Data to examine
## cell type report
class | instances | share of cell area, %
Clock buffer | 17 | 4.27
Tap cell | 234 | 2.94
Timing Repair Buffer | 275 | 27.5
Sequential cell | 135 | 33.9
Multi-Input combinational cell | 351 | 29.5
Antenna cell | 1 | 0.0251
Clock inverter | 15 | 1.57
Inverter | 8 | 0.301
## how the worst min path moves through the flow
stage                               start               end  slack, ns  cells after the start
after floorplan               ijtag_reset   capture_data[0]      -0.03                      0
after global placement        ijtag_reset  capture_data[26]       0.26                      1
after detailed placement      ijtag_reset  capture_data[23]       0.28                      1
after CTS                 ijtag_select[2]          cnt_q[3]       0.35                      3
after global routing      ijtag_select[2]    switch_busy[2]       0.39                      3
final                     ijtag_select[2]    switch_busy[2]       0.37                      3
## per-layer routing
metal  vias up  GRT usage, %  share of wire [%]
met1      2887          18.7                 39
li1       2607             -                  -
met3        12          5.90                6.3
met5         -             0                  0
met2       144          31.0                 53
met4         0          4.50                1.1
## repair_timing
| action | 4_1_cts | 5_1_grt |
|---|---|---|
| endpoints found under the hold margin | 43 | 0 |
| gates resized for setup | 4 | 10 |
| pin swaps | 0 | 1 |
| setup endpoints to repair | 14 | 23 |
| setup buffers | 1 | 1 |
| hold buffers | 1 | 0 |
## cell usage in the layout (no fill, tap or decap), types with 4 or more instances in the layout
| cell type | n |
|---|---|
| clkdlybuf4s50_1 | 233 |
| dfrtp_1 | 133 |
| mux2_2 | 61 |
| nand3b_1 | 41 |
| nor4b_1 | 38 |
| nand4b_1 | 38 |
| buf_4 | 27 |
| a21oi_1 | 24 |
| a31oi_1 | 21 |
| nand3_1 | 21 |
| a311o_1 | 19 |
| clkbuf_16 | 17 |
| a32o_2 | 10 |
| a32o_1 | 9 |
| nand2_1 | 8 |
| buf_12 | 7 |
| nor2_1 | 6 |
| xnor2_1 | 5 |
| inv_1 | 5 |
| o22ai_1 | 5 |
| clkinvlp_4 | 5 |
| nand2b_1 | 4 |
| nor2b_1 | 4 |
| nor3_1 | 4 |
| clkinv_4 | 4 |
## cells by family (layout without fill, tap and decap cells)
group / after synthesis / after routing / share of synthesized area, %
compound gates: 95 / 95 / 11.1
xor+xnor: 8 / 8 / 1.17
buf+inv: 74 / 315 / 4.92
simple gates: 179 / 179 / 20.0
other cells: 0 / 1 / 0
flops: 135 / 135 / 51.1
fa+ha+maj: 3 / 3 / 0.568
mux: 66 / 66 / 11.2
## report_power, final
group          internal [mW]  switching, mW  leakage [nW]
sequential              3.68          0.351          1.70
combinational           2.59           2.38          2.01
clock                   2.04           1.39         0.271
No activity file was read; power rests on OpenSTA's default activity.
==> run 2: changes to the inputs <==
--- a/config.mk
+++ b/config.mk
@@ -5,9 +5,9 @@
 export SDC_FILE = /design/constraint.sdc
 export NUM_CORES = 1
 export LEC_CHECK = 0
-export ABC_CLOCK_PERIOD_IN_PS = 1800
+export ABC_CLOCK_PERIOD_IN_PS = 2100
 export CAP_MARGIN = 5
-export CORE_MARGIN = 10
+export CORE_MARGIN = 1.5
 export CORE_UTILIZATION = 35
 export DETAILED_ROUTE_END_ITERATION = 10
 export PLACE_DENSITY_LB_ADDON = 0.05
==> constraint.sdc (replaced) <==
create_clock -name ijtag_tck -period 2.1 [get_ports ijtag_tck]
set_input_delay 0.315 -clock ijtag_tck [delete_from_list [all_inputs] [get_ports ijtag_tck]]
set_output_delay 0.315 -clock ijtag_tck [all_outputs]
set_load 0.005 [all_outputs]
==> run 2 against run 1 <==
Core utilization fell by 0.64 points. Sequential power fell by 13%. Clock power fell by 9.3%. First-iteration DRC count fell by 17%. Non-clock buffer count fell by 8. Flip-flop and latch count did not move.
==> src/rtl/hilo_pkg.sv <==
// Shared definitions for the HI/LO multiply/divide unit: FSM states, default width,
// and the quotient returned for a zero divisor.
package hilo_pkg;

    typedef enum logic {
        ST_IDLE,
        ST_DIVIDE
    } state_e;

    localparam int unsigned HILO_WIDTH = 32;

    // Wide enough for any supported WIDTH; consumers slice the low WIDTH bits.
    localparam logic [63:0] DIV_ZERO_QUOT = '1;

endpackage

==> src/rtl/div_step.sv <==
// One combinational restoring-division step: shift the next dividend bit into the
// partial remainder, trial-subtract the divisor, and record the quotient bit.
module div_step #(
    parameter int unsigned WIDTH = 32
) (
    input  logic [WIDTH-1:0] rem_in,
    input  logic [WIDTH-1:0] quot_in,
    input  logic [WIDTH-1:0] divisor,
    output logic [WIDTH-1:0] rem_out,
    output logic [WIDTH-1:0] quot_out
);

    logic [WIDTH:0] shifted;
    logic           fits;

    always_comb begin
        shifted  = {rem_in, quot_in[WIDTH-1]};
        fits     = shifted >= {1'b0, divisor};
        quot_out = {quot_in[WIDTH-2:0], fits};
        // The partial remainder stays below the divisor, so WIDTH bits always hold it.
        rem_out  = fits ? WIDTH'(shifted - {1'b0, divisor}) : shifted[WIDTH-1:0];
    end

endmodule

Task directions
Using the records above, find and show each line with the string "routing".

Task result
after global routing      ijtag_select[2]    switch_busy[2]       0.39                      3
## per-layer routing
group / after synthesis / after routing / share of synthesized area, %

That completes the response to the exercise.